Your goal:
Word for word, retype the tail of the data below, starting with the line that has "clock buffers: 9 / 225.2 / 0.03733" and including the last line.

Provided data:
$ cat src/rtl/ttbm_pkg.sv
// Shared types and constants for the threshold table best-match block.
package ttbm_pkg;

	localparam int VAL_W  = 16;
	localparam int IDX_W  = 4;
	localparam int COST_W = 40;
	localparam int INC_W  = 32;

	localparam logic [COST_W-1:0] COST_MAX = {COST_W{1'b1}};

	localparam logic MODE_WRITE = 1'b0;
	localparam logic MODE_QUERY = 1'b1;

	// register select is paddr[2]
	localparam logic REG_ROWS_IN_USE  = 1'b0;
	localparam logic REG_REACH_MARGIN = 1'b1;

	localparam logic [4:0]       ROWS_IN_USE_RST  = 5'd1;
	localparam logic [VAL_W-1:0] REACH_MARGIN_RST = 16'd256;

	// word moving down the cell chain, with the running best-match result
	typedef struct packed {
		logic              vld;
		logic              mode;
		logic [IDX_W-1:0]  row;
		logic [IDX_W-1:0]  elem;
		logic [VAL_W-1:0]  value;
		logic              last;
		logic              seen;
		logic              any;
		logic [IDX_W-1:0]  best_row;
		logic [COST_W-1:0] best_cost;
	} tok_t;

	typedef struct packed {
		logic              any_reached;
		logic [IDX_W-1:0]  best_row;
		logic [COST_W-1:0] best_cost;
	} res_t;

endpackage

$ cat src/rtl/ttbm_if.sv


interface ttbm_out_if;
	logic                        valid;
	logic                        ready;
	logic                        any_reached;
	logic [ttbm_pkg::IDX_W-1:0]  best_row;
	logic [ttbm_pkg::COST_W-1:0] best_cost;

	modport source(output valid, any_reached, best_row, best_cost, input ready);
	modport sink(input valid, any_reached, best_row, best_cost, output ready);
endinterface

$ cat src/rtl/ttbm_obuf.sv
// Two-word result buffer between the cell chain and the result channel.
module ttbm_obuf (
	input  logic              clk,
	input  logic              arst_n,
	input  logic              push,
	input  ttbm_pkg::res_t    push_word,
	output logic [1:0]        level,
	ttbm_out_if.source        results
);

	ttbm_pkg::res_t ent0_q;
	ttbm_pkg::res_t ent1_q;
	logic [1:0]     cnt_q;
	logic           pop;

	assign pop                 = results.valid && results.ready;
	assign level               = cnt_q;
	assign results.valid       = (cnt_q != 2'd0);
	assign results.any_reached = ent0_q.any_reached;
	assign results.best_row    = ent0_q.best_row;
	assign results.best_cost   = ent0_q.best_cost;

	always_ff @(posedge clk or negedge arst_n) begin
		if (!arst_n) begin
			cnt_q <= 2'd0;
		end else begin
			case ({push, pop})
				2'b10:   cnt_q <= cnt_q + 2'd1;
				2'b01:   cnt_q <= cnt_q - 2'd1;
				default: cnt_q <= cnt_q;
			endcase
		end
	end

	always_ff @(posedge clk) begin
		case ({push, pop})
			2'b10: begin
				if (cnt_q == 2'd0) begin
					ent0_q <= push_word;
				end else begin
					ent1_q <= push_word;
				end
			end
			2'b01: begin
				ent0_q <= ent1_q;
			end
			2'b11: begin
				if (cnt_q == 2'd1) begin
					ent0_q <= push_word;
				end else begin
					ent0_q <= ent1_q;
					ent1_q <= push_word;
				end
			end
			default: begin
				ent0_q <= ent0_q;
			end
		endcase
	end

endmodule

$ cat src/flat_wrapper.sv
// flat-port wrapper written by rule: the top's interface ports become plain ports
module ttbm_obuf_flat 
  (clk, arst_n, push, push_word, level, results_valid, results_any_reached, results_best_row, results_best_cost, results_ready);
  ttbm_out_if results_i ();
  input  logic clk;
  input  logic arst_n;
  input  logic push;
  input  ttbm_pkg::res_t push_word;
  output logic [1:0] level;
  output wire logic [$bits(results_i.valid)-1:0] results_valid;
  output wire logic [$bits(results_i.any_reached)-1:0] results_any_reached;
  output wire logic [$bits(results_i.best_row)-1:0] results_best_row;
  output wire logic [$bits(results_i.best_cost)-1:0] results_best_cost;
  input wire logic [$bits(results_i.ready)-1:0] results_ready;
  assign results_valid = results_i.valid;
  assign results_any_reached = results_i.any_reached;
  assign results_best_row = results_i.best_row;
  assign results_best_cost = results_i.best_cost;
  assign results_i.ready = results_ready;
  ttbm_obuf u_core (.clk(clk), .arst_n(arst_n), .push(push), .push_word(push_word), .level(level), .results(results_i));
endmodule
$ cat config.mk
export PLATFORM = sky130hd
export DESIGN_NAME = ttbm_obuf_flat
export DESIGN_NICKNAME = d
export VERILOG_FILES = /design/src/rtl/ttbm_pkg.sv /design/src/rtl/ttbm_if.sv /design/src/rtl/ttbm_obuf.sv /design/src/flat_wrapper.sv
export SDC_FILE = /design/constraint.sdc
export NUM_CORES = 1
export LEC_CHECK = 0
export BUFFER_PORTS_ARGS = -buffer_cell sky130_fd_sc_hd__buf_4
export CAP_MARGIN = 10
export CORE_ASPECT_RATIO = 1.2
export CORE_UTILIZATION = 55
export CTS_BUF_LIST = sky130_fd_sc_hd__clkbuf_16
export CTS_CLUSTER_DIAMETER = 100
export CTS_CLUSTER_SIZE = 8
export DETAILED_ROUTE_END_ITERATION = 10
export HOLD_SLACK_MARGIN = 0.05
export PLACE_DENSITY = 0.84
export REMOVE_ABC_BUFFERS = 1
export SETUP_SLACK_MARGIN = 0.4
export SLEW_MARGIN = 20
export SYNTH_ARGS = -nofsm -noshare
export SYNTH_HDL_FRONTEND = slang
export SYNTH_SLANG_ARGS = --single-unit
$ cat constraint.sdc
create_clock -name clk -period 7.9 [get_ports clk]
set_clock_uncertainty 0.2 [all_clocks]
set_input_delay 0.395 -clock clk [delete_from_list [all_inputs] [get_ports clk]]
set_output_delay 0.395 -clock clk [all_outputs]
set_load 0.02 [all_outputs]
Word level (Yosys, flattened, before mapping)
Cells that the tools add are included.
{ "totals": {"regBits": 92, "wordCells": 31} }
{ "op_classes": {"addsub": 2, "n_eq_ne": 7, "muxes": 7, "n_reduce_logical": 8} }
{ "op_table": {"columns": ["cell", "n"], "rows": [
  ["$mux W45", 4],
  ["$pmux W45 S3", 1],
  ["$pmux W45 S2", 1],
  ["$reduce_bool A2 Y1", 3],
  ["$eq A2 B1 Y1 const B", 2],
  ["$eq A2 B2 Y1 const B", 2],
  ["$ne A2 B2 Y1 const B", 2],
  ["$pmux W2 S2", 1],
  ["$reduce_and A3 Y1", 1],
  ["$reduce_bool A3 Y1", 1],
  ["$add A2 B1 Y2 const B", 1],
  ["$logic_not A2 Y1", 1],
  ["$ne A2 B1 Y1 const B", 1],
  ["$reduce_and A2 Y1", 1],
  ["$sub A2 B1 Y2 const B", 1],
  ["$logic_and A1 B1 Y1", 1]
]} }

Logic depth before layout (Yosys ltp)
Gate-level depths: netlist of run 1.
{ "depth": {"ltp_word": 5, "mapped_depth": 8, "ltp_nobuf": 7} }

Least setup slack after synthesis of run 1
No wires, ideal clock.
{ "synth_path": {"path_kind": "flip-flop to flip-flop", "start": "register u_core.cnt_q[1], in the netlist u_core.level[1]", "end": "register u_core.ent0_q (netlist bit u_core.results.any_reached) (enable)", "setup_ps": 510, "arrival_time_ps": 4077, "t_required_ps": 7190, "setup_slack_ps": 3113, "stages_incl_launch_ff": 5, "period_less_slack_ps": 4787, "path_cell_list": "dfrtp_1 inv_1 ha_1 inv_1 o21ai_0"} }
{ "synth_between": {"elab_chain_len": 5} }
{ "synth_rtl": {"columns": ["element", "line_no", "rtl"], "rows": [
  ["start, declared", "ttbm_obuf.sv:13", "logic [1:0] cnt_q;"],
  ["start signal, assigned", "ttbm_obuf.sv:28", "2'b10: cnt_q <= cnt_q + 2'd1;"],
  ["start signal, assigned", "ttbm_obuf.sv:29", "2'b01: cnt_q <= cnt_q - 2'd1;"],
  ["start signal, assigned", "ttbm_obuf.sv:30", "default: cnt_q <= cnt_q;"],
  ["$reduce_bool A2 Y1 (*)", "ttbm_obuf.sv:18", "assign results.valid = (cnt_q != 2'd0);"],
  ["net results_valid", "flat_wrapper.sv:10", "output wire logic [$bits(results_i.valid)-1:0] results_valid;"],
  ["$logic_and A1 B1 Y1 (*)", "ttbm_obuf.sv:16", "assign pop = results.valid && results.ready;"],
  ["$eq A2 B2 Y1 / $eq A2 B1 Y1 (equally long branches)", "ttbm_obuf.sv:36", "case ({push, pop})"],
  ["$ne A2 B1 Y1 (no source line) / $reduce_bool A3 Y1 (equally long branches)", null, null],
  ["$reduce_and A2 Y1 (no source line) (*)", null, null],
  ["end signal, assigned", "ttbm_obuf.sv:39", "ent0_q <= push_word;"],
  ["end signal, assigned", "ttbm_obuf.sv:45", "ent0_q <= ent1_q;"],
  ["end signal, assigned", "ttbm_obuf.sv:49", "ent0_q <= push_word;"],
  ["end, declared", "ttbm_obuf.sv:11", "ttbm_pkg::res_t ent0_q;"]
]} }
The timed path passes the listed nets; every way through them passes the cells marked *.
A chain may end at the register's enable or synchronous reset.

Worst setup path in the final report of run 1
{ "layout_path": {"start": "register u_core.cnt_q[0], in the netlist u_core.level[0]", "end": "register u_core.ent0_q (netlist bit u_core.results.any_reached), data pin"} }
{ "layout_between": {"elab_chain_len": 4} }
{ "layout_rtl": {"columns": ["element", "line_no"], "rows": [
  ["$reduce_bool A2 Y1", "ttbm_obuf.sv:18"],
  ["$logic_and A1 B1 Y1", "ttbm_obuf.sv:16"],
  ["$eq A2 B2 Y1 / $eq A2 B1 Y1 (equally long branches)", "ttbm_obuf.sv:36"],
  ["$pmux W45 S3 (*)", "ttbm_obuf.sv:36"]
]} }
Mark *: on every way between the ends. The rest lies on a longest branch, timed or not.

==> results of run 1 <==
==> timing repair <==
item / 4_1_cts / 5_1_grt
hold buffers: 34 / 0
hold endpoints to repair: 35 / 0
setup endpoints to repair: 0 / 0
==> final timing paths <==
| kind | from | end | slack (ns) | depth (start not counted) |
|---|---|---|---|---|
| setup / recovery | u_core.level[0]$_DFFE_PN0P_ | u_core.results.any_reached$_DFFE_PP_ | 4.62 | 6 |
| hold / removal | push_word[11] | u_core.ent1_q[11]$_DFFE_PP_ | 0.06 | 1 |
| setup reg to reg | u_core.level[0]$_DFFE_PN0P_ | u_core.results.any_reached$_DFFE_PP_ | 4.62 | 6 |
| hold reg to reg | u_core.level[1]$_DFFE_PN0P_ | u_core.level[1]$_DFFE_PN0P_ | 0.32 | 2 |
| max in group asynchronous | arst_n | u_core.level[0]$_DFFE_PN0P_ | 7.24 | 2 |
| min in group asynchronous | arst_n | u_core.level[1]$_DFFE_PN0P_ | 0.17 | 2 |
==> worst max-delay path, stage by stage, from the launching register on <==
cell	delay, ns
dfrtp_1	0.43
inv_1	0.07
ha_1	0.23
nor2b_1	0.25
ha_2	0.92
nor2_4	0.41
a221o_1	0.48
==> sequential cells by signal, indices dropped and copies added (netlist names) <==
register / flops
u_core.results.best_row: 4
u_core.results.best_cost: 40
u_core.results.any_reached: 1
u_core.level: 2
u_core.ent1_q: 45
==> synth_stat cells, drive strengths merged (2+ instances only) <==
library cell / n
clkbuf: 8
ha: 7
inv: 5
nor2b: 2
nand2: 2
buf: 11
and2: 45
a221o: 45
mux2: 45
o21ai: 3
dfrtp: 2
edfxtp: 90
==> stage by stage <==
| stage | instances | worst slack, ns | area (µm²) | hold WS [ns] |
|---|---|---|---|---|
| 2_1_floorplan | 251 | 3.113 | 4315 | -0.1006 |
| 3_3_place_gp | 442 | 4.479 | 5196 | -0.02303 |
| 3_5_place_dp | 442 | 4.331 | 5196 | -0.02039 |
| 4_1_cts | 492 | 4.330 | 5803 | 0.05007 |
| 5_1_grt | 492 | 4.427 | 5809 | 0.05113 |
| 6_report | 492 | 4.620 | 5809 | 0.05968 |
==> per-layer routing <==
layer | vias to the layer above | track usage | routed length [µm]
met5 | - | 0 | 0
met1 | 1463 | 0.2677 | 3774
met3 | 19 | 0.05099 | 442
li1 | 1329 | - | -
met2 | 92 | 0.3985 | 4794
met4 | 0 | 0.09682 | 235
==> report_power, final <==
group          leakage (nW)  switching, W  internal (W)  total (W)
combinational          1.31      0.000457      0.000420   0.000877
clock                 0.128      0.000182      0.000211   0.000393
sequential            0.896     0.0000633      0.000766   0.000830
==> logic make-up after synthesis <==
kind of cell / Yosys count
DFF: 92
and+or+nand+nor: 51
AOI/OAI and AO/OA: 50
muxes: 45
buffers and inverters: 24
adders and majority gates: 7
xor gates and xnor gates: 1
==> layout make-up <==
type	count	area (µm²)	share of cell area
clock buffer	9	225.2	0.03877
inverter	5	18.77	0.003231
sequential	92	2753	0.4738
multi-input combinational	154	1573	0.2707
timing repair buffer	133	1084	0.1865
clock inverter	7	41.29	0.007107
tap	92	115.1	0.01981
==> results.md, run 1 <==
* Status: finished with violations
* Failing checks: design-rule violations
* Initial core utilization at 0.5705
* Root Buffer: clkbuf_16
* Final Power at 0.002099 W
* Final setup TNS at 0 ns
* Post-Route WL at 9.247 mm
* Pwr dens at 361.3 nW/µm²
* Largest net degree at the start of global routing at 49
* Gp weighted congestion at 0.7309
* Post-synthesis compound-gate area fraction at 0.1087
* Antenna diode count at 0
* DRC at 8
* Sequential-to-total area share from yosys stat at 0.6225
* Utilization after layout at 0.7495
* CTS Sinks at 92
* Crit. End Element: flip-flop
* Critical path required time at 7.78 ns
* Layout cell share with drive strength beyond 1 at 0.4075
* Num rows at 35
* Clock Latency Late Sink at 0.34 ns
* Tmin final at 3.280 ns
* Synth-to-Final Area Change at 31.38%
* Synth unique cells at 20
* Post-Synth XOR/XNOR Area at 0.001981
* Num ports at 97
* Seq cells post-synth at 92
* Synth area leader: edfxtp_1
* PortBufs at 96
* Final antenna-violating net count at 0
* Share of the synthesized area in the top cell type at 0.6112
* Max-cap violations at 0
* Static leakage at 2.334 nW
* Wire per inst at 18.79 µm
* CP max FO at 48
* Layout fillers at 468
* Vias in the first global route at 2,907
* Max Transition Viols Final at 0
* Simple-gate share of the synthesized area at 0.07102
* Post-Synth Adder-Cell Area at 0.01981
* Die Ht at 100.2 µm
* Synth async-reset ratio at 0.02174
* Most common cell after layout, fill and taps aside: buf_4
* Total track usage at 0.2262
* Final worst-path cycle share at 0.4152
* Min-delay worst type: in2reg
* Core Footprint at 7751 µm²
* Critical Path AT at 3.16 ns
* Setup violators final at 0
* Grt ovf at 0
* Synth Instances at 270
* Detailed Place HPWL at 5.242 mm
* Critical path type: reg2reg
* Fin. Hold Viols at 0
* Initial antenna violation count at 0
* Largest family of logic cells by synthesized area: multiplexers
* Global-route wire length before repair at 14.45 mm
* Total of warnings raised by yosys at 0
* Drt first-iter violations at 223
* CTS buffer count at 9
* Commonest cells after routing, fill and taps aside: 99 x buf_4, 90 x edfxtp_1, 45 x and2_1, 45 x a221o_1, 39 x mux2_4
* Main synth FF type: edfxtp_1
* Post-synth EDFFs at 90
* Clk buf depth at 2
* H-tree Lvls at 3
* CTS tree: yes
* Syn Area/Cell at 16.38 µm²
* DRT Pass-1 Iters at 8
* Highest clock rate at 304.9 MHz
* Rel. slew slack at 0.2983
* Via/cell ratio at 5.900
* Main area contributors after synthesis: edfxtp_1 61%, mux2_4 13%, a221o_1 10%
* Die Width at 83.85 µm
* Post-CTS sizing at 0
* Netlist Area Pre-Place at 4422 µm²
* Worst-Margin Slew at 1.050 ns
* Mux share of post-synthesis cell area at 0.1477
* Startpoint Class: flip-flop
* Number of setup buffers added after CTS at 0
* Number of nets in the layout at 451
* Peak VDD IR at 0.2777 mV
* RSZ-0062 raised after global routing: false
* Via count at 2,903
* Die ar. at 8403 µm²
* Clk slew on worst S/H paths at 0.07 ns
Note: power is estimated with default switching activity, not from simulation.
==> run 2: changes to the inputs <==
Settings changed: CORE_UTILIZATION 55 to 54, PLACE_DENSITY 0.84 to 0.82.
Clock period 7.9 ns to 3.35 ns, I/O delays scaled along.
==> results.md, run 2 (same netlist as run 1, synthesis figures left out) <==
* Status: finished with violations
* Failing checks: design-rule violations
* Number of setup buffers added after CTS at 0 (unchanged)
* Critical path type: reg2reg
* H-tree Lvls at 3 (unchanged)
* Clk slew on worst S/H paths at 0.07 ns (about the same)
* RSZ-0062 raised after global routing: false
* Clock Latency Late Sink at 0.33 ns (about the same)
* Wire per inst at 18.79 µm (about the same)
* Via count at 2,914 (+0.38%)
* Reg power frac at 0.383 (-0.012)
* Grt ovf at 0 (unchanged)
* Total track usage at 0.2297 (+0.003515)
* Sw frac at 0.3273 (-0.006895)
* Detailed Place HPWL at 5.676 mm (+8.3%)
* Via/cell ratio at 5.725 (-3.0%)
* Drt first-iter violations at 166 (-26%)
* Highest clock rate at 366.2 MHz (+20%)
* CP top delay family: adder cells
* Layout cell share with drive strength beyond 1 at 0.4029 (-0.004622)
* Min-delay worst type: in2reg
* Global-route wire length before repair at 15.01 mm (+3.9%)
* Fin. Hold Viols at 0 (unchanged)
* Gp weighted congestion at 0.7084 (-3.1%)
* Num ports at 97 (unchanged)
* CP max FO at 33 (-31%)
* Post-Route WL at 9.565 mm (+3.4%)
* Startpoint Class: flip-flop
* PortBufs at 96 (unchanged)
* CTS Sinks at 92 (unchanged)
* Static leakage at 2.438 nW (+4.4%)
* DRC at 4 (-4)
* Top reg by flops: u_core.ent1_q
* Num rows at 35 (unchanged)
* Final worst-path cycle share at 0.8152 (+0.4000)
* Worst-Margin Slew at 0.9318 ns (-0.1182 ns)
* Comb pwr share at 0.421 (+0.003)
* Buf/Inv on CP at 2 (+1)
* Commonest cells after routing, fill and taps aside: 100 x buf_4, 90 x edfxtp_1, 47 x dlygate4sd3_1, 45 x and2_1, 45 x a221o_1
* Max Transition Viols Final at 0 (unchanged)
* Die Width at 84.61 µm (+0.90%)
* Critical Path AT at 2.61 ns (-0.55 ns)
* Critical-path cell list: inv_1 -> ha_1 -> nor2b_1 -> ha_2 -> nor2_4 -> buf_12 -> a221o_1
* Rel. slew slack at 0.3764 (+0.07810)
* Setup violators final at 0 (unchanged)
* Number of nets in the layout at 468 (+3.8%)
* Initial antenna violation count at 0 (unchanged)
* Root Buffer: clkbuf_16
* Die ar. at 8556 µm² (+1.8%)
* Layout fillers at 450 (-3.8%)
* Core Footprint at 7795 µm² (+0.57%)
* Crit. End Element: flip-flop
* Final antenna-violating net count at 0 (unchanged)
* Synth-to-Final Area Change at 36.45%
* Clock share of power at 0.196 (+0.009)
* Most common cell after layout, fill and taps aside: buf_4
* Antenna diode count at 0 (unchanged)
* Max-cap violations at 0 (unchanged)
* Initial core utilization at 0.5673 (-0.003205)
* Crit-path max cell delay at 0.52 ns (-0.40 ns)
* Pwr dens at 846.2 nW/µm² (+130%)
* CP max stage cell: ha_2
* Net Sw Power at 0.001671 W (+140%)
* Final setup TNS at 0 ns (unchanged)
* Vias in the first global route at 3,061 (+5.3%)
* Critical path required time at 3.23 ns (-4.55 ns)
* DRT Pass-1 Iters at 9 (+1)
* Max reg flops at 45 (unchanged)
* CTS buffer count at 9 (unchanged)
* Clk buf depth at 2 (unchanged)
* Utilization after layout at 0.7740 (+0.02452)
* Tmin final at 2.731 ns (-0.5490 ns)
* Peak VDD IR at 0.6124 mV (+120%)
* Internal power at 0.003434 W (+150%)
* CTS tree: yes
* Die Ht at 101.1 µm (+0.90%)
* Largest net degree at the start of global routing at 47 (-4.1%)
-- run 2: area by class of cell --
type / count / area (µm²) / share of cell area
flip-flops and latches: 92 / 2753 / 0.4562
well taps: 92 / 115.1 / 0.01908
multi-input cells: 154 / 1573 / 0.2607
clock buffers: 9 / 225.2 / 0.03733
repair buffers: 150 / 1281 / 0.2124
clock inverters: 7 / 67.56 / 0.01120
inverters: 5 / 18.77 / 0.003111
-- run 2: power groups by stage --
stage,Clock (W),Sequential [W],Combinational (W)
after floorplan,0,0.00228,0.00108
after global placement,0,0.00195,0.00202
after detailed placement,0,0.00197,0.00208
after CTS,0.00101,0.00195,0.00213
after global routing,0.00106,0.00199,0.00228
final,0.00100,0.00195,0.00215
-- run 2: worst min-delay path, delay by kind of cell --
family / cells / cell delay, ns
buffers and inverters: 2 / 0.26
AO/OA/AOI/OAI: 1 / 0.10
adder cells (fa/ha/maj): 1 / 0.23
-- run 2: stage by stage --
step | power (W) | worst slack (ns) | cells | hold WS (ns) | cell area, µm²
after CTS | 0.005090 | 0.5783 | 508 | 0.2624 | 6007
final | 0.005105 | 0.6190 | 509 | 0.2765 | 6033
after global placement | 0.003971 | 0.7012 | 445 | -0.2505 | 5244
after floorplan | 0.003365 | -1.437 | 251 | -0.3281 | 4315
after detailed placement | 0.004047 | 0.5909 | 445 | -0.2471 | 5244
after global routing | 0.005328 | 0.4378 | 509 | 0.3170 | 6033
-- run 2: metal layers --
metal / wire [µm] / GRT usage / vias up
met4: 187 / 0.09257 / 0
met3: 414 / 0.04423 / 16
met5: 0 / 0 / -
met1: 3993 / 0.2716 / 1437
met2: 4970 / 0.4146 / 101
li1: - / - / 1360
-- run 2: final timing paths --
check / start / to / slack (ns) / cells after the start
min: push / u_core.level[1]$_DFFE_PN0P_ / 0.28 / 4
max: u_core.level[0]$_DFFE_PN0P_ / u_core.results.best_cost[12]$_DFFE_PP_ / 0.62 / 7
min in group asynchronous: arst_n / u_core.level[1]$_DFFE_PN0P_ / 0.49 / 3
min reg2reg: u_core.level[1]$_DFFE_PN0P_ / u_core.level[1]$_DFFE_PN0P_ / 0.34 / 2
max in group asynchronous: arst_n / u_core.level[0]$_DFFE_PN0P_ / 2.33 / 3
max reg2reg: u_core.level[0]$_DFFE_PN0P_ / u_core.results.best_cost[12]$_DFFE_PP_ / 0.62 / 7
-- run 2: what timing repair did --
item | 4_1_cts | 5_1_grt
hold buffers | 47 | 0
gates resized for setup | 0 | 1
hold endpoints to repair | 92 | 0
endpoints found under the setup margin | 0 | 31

Response to this exercise:
clock buffers: 9 / 225.2 / 0.03733
repair buffers: 150 / 1281 / 0.2124
clock inverters: 7 / 67.56 / 0.01120
inverters: 5 / 18.77 / 0.003111
-- run 2: power groups by stage --
stage,Clock (W),Sequential [W],Combinational (W)
after floorplan,0,0.00228,0.00108
after global placement,0,0.00195,0.00202
after detailed placement,0,0.00197,0.00208
after CTS,0.00101,0.00195,0.00213
after global routing,0.00106,0.00199,0.00228
final,0.00100,0.00195,0.00215
-- run 2: worst min-delay path, delay by kind of cell --
family / cells / cell delay, ns
buffers and inverters: 2 / 0.26
AO/OA/AOI/OAI: 1 / 0.10
adder cells (fa/ha/maj): 1 / 0.23
-- run 2: stage by stage --
step | power (W) | worst slack (ns) | cells | hold WS (ns) | cell area, µm²
after CTS | 0.005090 | 0.5783 | 508 | 0.2624 | 6007
final | 0.005105 | 0.6190 | 509 | 0.2765 | 6033
after global placement | 0.003971 | 0.7012 | 445 | -0.2505 | 5244
after floorplan | 0.003365 | -1.437 | 251 | -0.3281 | 4315
after detailed placement | 0.004047 | 0.5909 | 445 | -0.2471 | 5244
after global routing | 0.005328 | 0.4378 | 509 | 0.3170 | 6033
-- run 2: metal layers --
metal / wire [µm] / GRT usage / vias up
met4: 187 / 0.09257 / 0
met3: 414 / 0.04423 / 16
met5: 0 / 0 / -
met1: 3993 / 0.2716 / 1437
met2: 4970 / 0.4146 / 101
li1: - / - / 1360
-- run 2: final timing paths --
check / start / to / slack (ns) / cells after the start
min: push / u_core.level[1]$_DFFE_PN0P_ / 0.28 / 4
max: u_core.level[0]$_DFFE_PN0P_ / u_core.results.best_cost[12]$_DFFE_PP_ / 0.62 / 7
min in group asynchronous: arst_n / u_core.level[1]$_DFFE_PN0P_ / 0.49 / 3
min reg2reg: u_core.level[1]$_DFFE_PN0P_ / u_core.level[1]$_DFFE_PN0P_ / 0.34 / 2
max in group asynchronous: arst_n / u_core.level[0]$_DFFE_PN0P_ / 2.33 / 3
max reg2reg: u_core.level[0]$_DFFE_PN0P_ / u_core.results.best_cost[12]$_DFFE_PP_ / 0.62 / 7
-- run 2: what timing repair did --
item | 4_1_cts | 5_1_grt
hold buffers | 47 | 0
gates resized for setup | 0 | 1
hold endpoints to repair | 92 | 0
endpoints found under the setup margin | 0 | 31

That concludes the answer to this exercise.